● WHAT TO WORK ON: There is one span to output from the data below: the lines starting at the line with "global placement: 54.2" and ending at the line with "finish: 54.7 / 0.603 / 0.893 / 571 / 4980". Output it exactly, ends included, nothing more.

● SUPPLIED DATA:
□ □ □ □ □ □ □
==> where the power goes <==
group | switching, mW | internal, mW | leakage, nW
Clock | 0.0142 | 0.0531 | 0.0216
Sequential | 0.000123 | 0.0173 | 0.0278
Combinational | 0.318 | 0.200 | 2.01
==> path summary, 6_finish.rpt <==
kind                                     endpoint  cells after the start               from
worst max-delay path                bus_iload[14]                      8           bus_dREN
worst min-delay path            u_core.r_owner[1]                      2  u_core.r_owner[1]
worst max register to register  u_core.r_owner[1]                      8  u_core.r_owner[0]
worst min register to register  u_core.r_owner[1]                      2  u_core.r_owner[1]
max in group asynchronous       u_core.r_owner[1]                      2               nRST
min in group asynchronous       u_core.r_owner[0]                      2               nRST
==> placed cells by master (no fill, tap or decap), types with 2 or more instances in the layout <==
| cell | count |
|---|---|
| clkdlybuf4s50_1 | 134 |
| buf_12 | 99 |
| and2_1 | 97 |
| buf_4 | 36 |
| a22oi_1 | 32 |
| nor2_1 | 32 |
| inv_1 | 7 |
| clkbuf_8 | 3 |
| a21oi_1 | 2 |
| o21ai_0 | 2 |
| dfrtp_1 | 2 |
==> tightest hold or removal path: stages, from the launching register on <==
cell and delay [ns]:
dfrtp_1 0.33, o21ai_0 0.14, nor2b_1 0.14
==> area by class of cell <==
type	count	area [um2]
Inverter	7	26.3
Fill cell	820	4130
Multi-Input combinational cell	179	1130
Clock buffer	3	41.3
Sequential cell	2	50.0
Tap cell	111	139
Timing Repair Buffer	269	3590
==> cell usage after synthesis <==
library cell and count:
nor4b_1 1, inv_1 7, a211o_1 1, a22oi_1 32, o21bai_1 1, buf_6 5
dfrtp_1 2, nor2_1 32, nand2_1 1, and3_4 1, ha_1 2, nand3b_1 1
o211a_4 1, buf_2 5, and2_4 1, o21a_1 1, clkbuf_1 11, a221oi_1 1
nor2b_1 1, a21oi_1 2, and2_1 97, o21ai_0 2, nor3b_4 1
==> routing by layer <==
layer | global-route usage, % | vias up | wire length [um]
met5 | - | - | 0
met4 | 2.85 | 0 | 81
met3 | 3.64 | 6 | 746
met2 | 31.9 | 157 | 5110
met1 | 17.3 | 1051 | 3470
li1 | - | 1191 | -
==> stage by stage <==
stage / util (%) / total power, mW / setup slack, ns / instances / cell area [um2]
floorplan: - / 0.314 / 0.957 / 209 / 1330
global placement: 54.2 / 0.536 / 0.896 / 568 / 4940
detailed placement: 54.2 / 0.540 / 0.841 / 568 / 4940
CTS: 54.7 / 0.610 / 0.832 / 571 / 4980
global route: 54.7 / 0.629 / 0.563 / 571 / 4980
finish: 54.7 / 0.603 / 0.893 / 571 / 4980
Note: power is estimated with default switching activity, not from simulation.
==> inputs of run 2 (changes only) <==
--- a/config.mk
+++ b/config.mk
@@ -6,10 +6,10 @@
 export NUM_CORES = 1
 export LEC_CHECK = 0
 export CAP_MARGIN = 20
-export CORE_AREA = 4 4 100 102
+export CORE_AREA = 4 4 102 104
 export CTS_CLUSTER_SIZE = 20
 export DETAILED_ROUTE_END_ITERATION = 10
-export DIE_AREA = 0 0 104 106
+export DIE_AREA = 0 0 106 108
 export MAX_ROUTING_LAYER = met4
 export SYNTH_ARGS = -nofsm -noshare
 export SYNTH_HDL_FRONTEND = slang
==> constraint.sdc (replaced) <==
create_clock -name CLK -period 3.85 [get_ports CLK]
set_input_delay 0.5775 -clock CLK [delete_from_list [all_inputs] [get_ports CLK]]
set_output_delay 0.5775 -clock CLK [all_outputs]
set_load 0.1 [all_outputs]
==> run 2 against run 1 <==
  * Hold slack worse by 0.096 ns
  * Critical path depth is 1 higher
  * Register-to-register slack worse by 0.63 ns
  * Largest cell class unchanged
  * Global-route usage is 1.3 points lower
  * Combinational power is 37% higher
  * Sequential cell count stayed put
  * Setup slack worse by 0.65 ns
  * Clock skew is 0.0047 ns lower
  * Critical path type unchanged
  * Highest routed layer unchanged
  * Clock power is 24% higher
□ □ □ □ □ □ □
● OUTPUT OF THE TASK:
global placement: 54.2 / 0.536 / 0.896 / 568 / 4940
detailed placement: 54.2 / 0.540 / 0.841 / 568 / 4940
CTS: 54.7 / 0.610 / 0.832 / 571 / 4980
global route: 54.7 / 0.629 / 0.563 / 571 / 4980
finish: 54.7 / 0.603 / 0.893 / 571 / 4980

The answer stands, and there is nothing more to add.